What you are asked to do – In the listing that follows, the lines starting at the one containing "- non-clock buffer count is 130 higher" and ending at the one containing "- critical path depth fell by 2" are to be returned exactly, both boundary lines included, and no others.

________________________________________

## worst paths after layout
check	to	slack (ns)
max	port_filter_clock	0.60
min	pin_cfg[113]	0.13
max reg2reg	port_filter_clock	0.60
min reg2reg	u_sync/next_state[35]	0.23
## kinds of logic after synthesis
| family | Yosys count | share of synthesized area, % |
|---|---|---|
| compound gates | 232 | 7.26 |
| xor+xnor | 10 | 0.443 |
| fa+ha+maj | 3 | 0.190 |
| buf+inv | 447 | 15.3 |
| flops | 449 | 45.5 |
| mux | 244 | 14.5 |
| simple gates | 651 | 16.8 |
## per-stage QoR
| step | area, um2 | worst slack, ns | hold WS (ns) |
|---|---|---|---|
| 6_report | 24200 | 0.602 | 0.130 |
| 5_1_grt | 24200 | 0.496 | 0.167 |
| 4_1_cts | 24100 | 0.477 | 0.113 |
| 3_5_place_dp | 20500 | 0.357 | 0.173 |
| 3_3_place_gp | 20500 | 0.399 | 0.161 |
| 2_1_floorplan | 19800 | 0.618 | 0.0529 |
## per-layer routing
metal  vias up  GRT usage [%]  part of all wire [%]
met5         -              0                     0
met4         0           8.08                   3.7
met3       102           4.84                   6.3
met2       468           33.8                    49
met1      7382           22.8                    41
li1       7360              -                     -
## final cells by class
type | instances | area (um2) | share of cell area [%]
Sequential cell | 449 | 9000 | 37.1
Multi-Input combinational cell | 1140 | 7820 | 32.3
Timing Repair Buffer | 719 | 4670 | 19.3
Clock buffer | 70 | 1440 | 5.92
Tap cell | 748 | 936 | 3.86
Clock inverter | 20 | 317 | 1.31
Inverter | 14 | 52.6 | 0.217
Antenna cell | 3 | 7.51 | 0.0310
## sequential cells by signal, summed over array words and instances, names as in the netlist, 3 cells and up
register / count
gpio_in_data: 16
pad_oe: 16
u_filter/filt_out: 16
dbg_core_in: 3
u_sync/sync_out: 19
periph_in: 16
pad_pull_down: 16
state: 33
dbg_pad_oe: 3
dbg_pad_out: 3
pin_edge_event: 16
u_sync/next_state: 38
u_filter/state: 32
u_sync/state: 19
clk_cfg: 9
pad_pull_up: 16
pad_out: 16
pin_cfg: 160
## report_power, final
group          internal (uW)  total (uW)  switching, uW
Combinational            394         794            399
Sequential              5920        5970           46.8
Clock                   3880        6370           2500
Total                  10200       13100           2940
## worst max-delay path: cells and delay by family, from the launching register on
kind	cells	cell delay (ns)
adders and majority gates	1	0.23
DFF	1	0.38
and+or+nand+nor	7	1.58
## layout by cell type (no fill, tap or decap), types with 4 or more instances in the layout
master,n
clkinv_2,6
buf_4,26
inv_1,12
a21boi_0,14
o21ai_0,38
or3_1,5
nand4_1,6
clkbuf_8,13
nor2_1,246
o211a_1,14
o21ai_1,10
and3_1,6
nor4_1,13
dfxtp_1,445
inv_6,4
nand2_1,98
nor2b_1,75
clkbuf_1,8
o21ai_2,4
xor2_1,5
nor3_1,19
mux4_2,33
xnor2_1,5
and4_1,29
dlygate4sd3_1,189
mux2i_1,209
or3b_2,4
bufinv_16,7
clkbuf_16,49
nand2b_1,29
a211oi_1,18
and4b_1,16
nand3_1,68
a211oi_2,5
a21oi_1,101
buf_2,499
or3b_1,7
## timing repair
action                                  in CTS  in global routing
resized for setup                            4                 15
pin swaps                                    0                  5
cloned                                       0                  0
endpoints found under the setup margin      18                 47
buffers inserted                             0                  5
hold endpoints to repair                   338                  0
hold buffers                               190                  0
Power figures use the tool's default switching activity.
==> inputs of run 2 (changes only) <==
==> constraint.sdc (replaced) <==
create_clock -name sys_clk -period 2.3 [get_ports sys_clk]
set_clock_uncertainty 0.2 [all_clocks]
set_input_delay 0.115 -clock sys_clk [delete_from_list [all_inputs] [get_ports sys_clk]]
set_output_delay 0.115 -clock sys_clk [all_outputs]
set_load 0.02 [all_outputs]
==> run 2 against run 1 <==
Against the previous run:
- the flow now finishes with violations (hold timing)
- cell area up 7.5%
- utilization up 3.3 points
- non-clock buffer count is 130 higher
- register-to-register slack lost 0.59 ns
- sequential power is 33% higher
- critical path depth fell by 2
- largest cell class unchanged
<file path="src/tcg_cfg.svh">
// register offsets, field positions, and reset and restart values of the capture/gated timer
`ifndef TCG_CFG_SVH
`define TCG_CFG_SVH

// ==========================================
// register offsets (word index on the register port)
`define TCG_ADDR_CTRL 4'h0
`define TCG_ADDR_COUNT 4'h1
`define TCG_ADDR_RELOAD 4'h2
`define TCG_ADDR_CAPTURE 4'h3
`define TCG_ADDR_STATUS 4'h4
`define TCG_ADDR_MASK 4'h5

// ==========================================
// control register fields
`define TCG_CTRL_EN_BIT 0
`define TCG_CTRL_MODE_LSB 1
`define TCG_CTRL_POL_BIT 3
`define TCG_CTRL_PRE_LSB 4
`define TCG_CTRL_SRC_LSB 7
`define TCG_CTRL_CAUSE_BIT 9

// ==========================================
// status register fields
`define TCG_ST_CAPTURE_BIT 0
`define TCG_ST_RELOAD_BIT 1
`define TCG_ST_GATE_BIT 2

// ==========================================
// reset and restart values
`define TCG_COUNT_RESTART 16'h0001
`define TCG_COUNT_RESET 16'h0000
`define TCG_RELOAD_RESET 16'hFFFF
`define TCG_CAPTURE_RESET 16'h0000

`endif

</file>
<file path="src/tcg_pkg.sv">
// types of the capture/gated timer
package tcg_pkg;

  // ==========================================
  // operating modes
  typedef enum logic [1:0]
  {
    TCG_MODE_CAPTURE = 2'b00,
    TCG_MODE_GATED = 2'b01,
    TCG_MODE_CAPCMP = 2'b10,
    TCG_MODE_SPARE = 2'b11
  } tcg_mode_t;

  // ==========================================
  // gated-mode interrupt source select
  typedef enum logic [1:0]
  {
    TCG_SRC_BOTH = 2'b00,
    TCG_SRC_BOTH_ALT = 2'b01,
    TCG_SRC_GATE = 2'b10,
    TCG_SRC_RELOAD = 2'b11
  } tcg_src_t;

  // ==========================================
  // capture/compare run state
  typedef enum logic [0:0]
  {
    TCG_CC_ARMED = 1'b0,
    TCG_CC_RUN = 1'b1
  } tcg_cc_state_t;

endpackage : tcg_pkg

</file>
<file path="src/tcg_prescaler.sv">
// prescaler: one count-enable pulse per 2**ratio system clocks
`timescale 1ns/1ps

module tcg_prescaler #(
  parameter int PRE_W = 3
) (
  input wire logic clock_i,
  input wire logic rst_i,
  input wire logic run_i,
  input wire logic [PRE_W-1:0] ratio_i,
  output logic tick_o
);

  localparam int DIV_W = (1 << PRE_W) - 1;

  initial
  begin
    if (PRE_W < 1 || PRE_W > 4)
    begin
      $error("tcg_prescaler: PRE_W out of range");
    end
  end

  logic [DIV_W-1:0] div_ff;
  logic [DIV_W-1:0] mask;
  logic tick_ff;

  assign mask = DIV_W'((1 << ratio_i) - 1);

  // ==========================================
  // divider
  // prescale divide
  always_ff @(posedge clock_i)
  begin
    if (rst_i || !run_i)
    begin
      div_ff <= '0;
      tick_ff <= 1'b0;
    end
    else
    begin
      tick_ff <= ((div_ff & mask) == mask);
      div_ff <= ((div_ff & mask) == mask) ? '0 : div_ff + 1'b1;
    end
  end

  assign tick_o = tick_ff;

  // single pulse spacing
  chk_tick_single: assert property (@(posedge clock_i) disable iff (rst_i)
    (tick_ff && ratio_i != '0 && $stable(ratio_i) && run_i) |=> !tick_ff)
    else $error("prescaler tick repeated");

endmodule : tcg_prescaler

</file>
<file path="src/tcg_timer.sv">
// 16-bit timer with capture, gated and capture/compare modes
//
// The placing of the registers and the address-and-strobe port were decided locally.
`timescale 1ns/1ps
`include "tcg_cfg.svh"

// Summary of operation
// capture mode copies count on edge
// counter advances on prescaled system clock
// polarity bit picks rising or falling
// capture sets interrupt and cause, keeps counting
// reload match interrupts, clears cause, continues
// software disables, then sets mode, prescale
// software preloads count and reload first
// software clears capture value before start
// zero capture after interrupt means reload
// gated restarts from 0001H after reload match
// gated interrupts on deassert and reload
// external party asserts input to count
// capcompare idles until first qualifying edge
// later edges capture the count
// capcompare capture interrupts, restarts at 0001H
// compare match interrupts, clears cause, restarts
// software disables before capcompare setup
// prescaler gives one enable per period
// input synchronised, capture after edge detect
module tcg_timer #(
  parameter int PRE_W = 3
) (
  input wire logic clock_i,
  input wire logic rst_i,
  input wire logic [3:0] addr_i,
  input wire logic [15:0] wdata_i,
  input wire logic wr_i,
  input wire logic rd_i,
  input wire logic timer_in_i,
  output logic [15:0] rdata_o,
  output logic irq_o
);

  initial
  begin
    if (PRE_W != 3)
    begin
      $error("tcg_timer: control layout needs PRE_W of 3");
    end
  end

  // ==========================================
  // register state
  logic enable_ff;
  tcg_pkg::tcg_mode_t mode_ff;
  logic input_edge_polarity_ff;
  logic [PRE_W-1:0] prescale_ff;
  tcg_pkg::tcg_src_t interrupt_source_select_ff;
  logic capture_cause_flag_ff;
  logic [15:0] count_ff;
  logic [15:0] reload_ff;
  logic [15:0] capture_ff;
  logic [2:0] status_ff;
  logic [2:0] mask_ff;
  logic [15:0] rdata_ff;
  logic irq_ff;
  tcg_pkg::tcg_cc_state_t cc_state_ff;

  // ==========================================
  // input synchroniser and edge detect
  logic sync1_ff;
  logic sync2_ff;
  logic prev_ff;
  logic edge_ff;
  logic fall_raw;
  logic rise_raw;

  // two-stage synchroniser
  always_ff @(posedge clock_i)
  begin
    if (rst_i)
    begin
      sync1_ff <= 1'b0;
      sync2_ff <= 1'b0;
      prev_ff <= 1'b0;
    end
    else
    begin
      sync1_ff <= timer_in_i;
      sync2_ff <= sync1_ff;
      prev_ff <= sync2_ff;
    end
  end

  assign rise_raw = sync2_ff && !prev_ff;
  assign fall_raw = !sync2_ff && prev_ff;

  // polarity selects edge
  // event one cycle after detect
  always_ff @(posedge clock_i)
  begin
    if (rst_i)
    begin
      edge_ff <= 1'b0;
    end
    else
    begin
      edge_ff <= input_edge_polarity_ff ? fall_raw : rise_raw;
    end
  end

  // gate deassertion is the opposite level change of the asserted state
  logic gate_active;
  logic gate_fall;
  assign gate_active = input_edge_polarity_ff ? !sync2_ff : sync2_ff;
  assign gate_fall = input_edge_polarity_ff ? rise_raw : fall_raw;

  // ==========================================
  // prescaler
  logic tick;
  logic pre_run;

  assign pre_run = enable_ff && !(mode_ff == tcg_pkg::TCG_MODE_CAPCMP && cc_state_ff == tcg_pkg::TCG_CC_ARMED);

  tcg_prescaler #(
    .PRE_W(PRE_W)
  ) u_tcg_prescaler (
    .clock_i(clock_i),
    .rst_i(rst_i),
    .run_i(pre_run),
    .ratio_i(prescale_ff),
    .tick_o(tick)
  );

  // ==========================================
  // event decode
  logic in_capture;
  logic in_gated;
  logic in_capcmp;
  logic cap_event;
  logic cc_capture;
  logic reload_hit;
  logic gate_event;
  logic count_step;

  assign in_capture = enable_ff && mode_ff == tcg_pkg::TCG_MODE_CAPTURE;
  assign in_gated = enable_ff && mode_ff == tcg_pkg::TCG_MODE_GATED;
  assign in_capcmp = enable_ff && mode_ff == tcg_pkg::TCG_MODE_CAPCMP;
  assign cap_event = in_capture && edge_ff;
  assign cc_capture = in_capcmp && cc_state_ff == tcg_pkg::TCG_CC_RUN && edge_ff;
  assign gate_event = in_gated && gate_fall;
  // count from prescaled clock only
  assign count_step = tick && (!in_gated || gate_active);
  assign reload_hit = count_step && count_ff == reload_ff && enable_ff && !cc_capture;

  function automatic logic reg_hit(input logic strobe, input logic [3:0] a, input logic [3:0] want);
    reg_hit = strobe && (a == want);
  endfunction : reg_hit

  // ==========================================
  // capture/compare start
  // idle until first edge
  always_ff @(posedge clock_i)
  begin
    if (rst_i || !in_capcmp)
    begin
      cc_state_ff <= tcg_pkg::TCG_CC_ARMED;
    end
    else
    begin
      unique case (cc_state_ff)
        tcg_pkg::TCG_CC_ARMED:
        begin
          if (edge_ff)
          begin
            cc_state_ff <= tcg_pkg::TCG_CC_RUN;
          end
        end
        tcg_pkg::TCG_CC_RUN:
        begin
          cc_state_ff <= tcg_pkg::TCG_CC_RUN;
        end
      endcase
    end
  end

  // ==========================================
  // control register
  always_ff @(posedge clock_i)
  begin
    if (rst_i)
    begin
      enable_ff <= 1'b0;
      mode_ff <= tcg_pkg::TCG_MODE_CAPTURE;
      input_edge_polarity_ff <= 1'b0;
      prescale_ff <= '0;
      interrupt_source_select_ff <= tcg_pkg::TCG_SRC_BOTH;
    end
    else if (reg_hit(wr_i, addr_i, `TCG_ADDR_CTRL))
    begin
      enable_ff <= wdata_i[`TCG_CTRL_EN_BIT];
      mode_ff <= tcg_pkg::tcg_mode_t'(wdata_i[`TCG_CTRL_MODE_LSB +: 2]);
      input_edge_polarity_ff <= wdata_i[`TCG_CTRL_POL_BIT];
      prescale_ff <= wdata_i[`TCG_CTRL_PRE_LSB +: PRE_W];
      interrupt_source_select_ff <= tcg_pkg::tcg_src_t'(wdata_i[`TCG_CTRL_SRC_LSB +: 2]);
    end
  end

  // capture cause flag: hardware set/clear wins over a software write
  always_ff @(posedge clock_i)
  begin
    if (rst_i)
    begin
      capture_cause_flag_ff <= 1'b0;
    end
    // capture sets cause
    // capcompare capture sets cause
    else if (cap_event || cc_capture)
    begin
      capture_cause_flag_ff <= 1'b1;
    end
    // reload clears cause
    // compare clears cause
    else if (reload_hit)
    begin
      capture_cause_flag_ff <= 1'b0;
    end
    else if (reg_hit(wr_i, addr_i, `TCG_ADDR_CTRL))
    begin
      capture_cause_flag_ff <= wdata_i[`TCG_CTRL_CAUSE_BIT];
    end
  end

  // ==========================================
  // counter
  logic first_pass_ff;

  always_ff @(posedge clock_i)
  begin
    if (rst_i)
    begin
      count_ff <= `TCG_COUNT_RESET;
      first_pass_ff <= 1'b1;
    end
    else if (reg_hit(wr_i, addr_i, `TCG_ADDR_COUNT))
    begin
      count_ff <= wdata_i;
      first_pass_ff <= 1'b1;
    end
    // capture restarts count
    else if (cc_capture)
    begin
      count_ff <= `TCG_COUNT_RESTART;
    end
    // later passes from 0001H
    // compare restarts count
    else if (reload_hit && !in_capture)
    begin
      count_ff <= `TCG_COUNT_RESTART;
      first_pass_ff <= 1'b0;
    end
    // capture mode keeps counting
    // reload in capture mode continues
    else if (count_step && enable_ff)
    begin
      count_ff <= count_ff + 16'h0001;
    end
  end

  always_ff @(posedge clock_i)
  begin
    if (rst_i)
    begin
      reload_ff <= `TCG_RELOAD_RESET;
    end
    else if (reg_hit(wr_i, addr_i, `TCG_ADDR_RELOAD))
    begin
      reload_ff <= wdata_i;
    end
  end

  // ==========================================
  // capture value
  always_ff @(posedge clock_i)
  begin
    if (rst_i)
    begin
      capture_ff <= `TCG_CAPTURE_RESET;
    end
    // latch count on edge
    // later edges capture
    else if (cap_event || cc_capture)
    begin
      capture_ff <= count_ff;
    end
    else if (reg_hit(wr_i, addr_i, `TCG_ADDR_CAPTURE))
    begin
      capture_ff <= wdata_i;
    end
  end

  // ==========================================
  // interrupt status, mask and output
  logic [2:0] ev;
  logic gate_src_ok;
  logic reload_src_ok;

  // source select filter
  assign gate_src_ok = interrupt_source_select_ff != tcg_pkg::TCG_SRC_RELOAD;
  assign reload_src_ok = !in_gated || interrupt_source_select_ff != tcg_pkg::TCG_SRC_GATE;
  assign ev[`TCG_ST_CAPTURE_BIT] = cap_event || cc_capture;
  assign ev[`TCG_ST_RELOAD_BIT] = reload_hit && reload_src_ok;
  assign ev[`TCG_ST_GATE_BIT] = gate_event && gate_src_ok;

  // read clears; a new event in the same cycle survives
  always_ff @(posedge clock_i)
  begin
    if (rst_i)
    begin
      status_ff <= '0;
    end
    else if (reg_hit(rd_i, addr_i, `TCG_ADDR_STATUS))
    begin
      status_ff <= ev;
    end
    else
    begin
      status_ff <= status_ff | ev;
    end
  end

  always_ff @(posedge clock_i)
  begin
    if (rst_i)
    begin
      mask_ff <= '0;
    end
    else if (reg_hit(wr_i, addr_i, `TCG_ADDR_MASK))
    begin
      mask_ff <= wdata_i[2:0];
    end
  end

  // registered one cycle behind status to keep the output a flip-flop
  always_ff @(posedge clock_i)
  begin
    if (rst_i)
    begin
      irq_ff <= 1'b0;
    end
    else
    begin
      irq_ff <= |(status_ff & mask_ff);
    end
  end

  // ==========================================
  // read port
  always_ff @(posedge clock_i)
  begin
    if (rst_i)
    begin
      rdata_ff <= '0;
    end
    else if (rd_i)
    begin
      unique case (addr_i)
        `TCG_ADDR_CTRL: rdata_ff <= {6'h00, capture_cause_flag_ff, interrupt_source_select_ff, prescale_ff,
          input_edge_polarity_ff, mode_ff, enable_ff};
        `TCG_ADDR_COUNT: rdata_ff <= count_ff;
        `TCG_ADDR_RELOAD: rdata_ff <= reload_ff;
        `TCG_ADDR_CAPTURE: rdata_ff <= capture_ff;
        `TCG_ADDR_STATUS: rdata_ff <= {13'h0000, status_ff};
        `TCG_ADDR_MASK: rdata_ff <= {13'h0000, mask_ff};
        default: rdata_ff <= 16'h0000;
      endcase
    end
    else
    begin
      rdata_ff <= 16'h0000;
    end
  end

  assign rdata_o = rdata_ff;
  assign irq_o = irq_ff;

  // ==========================================
  // checks
  chk_capture_latches: assert property (@(posedge clock_i) disable iff (rst_i)
    cap_event |=> capture_ff == $past(count_ff))
    else $error("capture did not latch count");

  chk_capture_keeps_count: assert property (@(posedge clock_i) disable iff (rst_i)
    (cap_event && !wr_i) |=> capture_cause_flag_ff && (count_ff - $past(count_ff)) <= 16'h0001)
    else $error("capture mode cause flag or count wrong");

  chk_reload_clears_cause: assert property (@(posedge clock_i) disable iff (rst_i)
    (reload_hit && !cap_event && !cc_capture) |=> !capture_cause_flag_ff)
    else $error("reload did not clear cause");

  chk_cc_idle: assert property (@(posedge clock_i) disable iff (rst_i)
    (in_capcmp && cc_state_ff == tcg_pkg::TCG_CC_ARMED && !wr_i) |=> $stable(count_ff))
    else $error("capcompare counted before first edge");

  chk_cc_restart: assert property (@(posedge clock_i) disable iff (rst_i)
    (cc_capture && !wr_i) |=> count_ff == `TCG_COUNT_RESTART && capture_cause_flag_ff)
    else $error("capcompare capture did not restart");

  chk_compare_restart: assert property (@(posedge clock_i) disable iff (rst_i)
    (reload_hit && in_capcmp && !wr_i) |=> count_ff == `TCG_COUNT_RESTART)
    else $error("compare did not restart");

  chk_gated_restart: assert property (@(posedge clock_i) disable iff (rst_i)
    (reload_hit && in_gated && !wr_i) |=> count_ff == `TCG_COUNT_RESTART && !first_pass_ff)
    else $error("gated did not restart at one");

  chk_gate_source: assert property (@(posedge clock_i) disable iff (rst_i)
    (gate_event && interrupt_source_select_ff != tcg_pkg::TCG_SRC_RELOAD) |=> status_ff[`TCG_ST_GATE_BIT])
    else $error("gate deassert not flagged");

  chk_sync_delay: assert property (@(posedge clock_i) disable iff (rst_i)
    (rise_raw && !input_edge_polarity_ff) |=> edge_ff)
    else $error("edge not taken next cycle");

  chk_gated_hold: assert property (@(posedge clock_i) disable iff (rst_i)
    (in_gated && !gate_active && !wr_i) |=> $stable(count_ff))
    else $error("gated counted while input idle");

  cov_capture: cover property (@(posedge clock_i) disable iff (rst_i) cap_event);
  cov_cc_capture: cover property (@(posedge clock_i) disable iff (rst_i) cc_capture);
  cov_gate: cover property (@(posedge clock_i) disable iff (rst_i) gate_event);
  cov_irq: cover property (@(posedge clock_i) disable iff (rst_i) $rose(irq_ff));

endmodule : tcg_timer

</file>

________________________________________

Task result –
- non-clock buffer count is 130 higher
- register-to-register slack lost 0.59 ns
- sequential power is 33% higher
- critical path depth fell by 2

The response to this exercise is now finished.